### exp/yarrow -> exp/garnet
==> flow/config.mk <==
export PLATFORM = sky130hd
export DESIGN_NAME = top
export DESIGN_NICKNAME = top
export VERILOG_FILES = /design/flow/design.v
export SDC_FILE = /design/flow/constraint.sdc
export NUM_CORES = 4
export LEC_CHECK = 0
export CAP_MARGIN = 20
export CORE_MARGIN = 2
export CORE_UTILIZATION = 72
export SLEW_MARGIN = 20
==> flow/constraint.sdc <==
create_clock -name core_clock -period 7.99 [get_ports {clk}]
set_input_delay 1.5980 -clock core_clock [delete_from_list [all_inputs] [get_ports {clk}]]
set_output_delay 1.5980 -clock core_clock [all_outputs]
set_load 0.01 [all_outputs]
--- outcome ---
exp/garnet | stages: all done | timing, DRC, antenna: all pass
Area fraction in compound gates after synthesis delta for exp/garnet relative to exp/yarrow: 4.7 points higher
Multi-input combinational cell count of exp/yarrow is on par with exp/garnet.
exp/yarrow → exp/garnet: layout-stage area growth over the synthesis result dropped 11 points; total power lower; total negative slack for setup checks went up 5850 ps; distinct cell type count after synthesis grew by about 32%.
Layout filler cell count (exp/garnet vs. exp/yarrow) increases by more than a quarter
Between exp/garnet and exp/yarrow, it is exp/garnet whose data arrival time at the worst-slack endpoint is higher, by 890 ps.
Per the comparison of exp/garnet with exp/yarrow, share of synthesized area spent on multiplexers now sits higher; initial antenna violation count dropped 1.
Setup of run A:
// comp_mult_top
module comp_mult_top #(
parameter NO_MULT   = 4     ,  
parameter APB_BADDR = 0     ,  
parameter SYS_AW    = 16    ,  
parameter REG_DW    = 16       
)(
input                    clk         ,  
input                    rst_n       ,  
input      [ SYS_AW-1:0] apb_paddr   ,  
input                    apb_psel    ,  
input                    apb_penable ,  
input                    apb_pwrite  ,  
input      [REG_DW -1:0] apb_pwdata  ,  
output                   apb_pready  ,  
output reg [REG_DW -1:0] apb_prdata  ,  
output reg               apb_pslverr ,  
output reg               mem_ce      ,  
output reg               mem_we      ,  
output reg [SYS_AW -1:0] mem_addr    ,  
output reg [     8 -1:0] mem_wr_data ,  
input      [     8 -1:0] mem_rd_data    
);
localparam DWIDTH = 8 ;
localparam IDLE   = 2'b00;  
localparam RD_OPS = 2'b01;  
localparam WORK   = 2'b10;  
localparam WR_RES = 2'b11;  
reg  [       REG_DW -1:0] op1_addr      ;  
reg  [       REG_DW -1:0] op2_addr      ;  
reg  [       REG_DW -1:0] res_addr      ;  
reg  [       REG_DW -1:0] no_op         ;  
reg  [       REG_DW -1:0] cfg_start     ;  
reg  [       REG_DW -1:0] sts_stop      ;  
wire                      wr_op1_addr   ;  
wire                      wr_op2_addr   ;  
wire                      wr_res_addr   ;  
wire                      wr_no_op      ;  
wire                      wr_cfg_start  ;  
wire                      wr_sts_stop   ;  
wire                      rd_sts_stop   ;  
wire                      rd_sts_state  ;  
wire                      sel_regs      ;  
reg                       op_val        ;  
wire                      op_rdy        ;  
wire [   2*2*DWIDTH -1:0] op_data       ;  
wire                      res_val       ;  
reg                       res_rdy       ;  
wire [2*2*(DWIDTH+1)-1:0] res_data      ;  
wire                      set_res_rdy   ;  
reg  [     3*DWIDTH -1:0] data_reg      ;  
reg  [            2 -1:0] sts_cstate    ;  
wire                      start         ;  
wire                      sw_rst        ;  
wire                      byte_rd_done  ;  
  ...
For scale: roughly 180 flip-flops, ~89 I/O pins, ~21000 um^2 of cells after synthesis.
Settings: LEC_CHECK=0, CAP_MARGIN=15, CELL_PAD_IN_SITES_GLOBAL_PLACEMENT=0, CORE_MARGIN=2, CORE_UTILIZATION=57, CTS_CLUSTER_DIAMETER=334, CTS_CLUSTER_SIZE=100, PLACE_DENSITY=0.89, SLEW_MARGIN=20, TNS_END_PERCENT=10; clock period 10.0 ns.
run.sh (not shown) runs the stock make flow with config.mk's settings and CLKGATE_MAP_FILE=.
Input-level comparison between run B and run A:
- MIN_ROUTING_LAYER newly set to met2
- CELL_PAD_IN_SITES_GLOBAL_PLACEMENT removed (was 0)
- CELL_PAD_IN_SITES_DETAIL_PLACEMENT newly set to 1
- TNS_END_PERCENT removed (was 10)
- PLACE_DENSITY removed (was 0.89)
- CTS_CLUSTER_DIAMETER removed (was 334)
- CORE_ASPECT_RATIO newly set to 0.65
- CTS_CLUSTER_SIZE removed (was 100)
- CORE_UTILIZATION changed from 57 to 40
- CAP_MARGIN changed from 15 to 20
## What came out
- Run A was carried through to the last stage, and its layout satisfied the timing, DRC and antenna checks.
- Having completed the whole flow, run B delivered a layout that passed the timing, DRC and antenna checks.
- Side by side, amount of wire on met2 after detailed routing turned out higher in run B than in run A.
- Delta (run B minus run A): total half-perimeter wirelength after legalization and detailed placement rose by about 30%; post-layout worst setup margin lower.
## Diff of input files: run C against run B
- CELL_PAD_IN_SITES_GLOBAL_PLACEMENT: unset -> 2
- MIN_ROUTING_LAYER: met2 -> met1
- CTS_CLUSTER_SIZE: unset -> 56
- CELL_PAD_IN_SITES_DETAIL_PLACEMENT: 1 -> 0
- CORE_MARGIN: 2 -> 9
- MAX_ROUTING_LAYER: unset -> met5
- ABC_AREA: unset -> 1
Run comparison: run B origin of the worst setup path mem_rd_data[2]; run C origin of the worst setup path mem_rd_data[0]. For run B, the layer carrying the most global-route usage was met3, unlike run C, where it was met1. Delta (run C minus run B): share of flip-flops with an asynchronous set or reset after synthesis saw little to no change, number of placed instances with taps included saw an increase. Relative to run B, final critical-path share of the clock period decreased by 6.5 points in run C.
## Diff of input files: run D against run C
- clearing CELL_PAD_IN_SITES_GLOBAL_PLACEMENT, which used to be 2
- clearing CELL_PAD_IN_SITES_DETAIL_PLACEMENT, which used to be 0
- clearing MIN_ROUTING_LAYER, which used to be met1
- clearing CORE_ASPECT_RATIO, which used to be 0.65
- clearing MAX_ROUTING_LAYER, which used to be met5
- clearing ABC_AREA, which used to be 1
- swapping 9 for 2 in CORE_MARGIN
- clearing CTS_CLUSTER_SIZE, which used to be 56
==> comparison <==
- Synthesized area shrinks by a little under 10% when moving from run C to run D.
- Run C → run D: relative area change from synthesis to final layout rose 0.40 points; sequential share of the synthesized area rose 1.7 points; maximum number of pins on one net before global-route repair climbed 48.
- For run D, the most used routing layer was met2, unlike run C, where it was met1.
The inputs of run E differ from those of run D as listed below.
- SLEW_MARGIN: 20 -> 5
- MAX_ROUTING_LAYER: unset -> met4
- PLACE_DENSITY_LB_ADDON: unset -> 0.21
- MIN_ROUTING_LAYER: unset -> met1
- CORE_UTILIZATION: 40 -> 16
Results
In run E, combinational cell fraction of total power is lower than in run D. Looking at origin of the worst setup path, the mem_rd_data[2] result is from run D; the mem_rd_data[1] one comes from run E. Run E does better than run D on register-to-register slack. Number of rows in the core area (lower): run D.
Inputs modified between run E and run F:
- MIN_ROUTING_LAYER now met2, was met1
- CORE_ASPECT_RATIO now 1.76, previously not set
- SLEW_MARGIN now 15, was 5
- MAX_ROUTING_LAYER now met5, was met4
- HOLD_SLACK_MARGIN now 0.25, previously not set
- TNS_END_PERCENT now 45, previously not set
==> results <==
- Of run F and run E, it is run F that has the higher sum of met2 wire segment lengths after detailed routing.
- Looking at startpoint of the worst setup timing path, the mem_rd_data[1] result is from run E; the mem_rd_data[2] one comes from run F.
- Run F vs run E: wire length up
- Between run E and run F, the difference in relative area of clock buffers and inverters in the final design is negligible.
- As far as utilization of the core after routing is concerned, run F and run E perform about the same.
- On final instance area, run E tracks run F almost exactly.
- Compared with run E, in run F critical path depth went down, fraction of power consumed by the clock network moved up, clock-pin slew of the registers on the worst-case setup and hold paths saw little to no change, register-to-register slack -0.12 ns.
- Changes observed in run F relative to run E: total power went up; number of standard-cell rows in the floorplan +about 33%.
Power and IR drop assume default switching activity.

Aim of the exercise:
Beginning at the first line of the records, give again each line exactly as written, ending with the line that contains "set_output_delay 1.5980 -clock".

Your solution:
### exp/yarrow -> exp/garnet
==> flow/config.mk <==
export PLATFORM = sky130hd
export DESIGN_NAME = top
export DESIGN_NICKNAME = top
export VERILOG_FILES = /design/flow/design.v
export SDC_FILE = /design/flow/constraint.sdc
export NUM_CORES = 4
export LEC_CHECK = 0
export CAP_MARGIN = 20
export CORE_MARGIN = 2
export CORE_UTILIZATION = 72
export SLEW_MARGIN = 20
==> flow/constraint.sdc <==
create_clock -name core_clock -period 7.99 [get_ports {clk}]
set_input_delay 1.5980 -clock core_clock [delete_from_list [all_inputs] [get_ports {clk}]]
set_output_delay 1.5980 -clock core_clock [all_outputs]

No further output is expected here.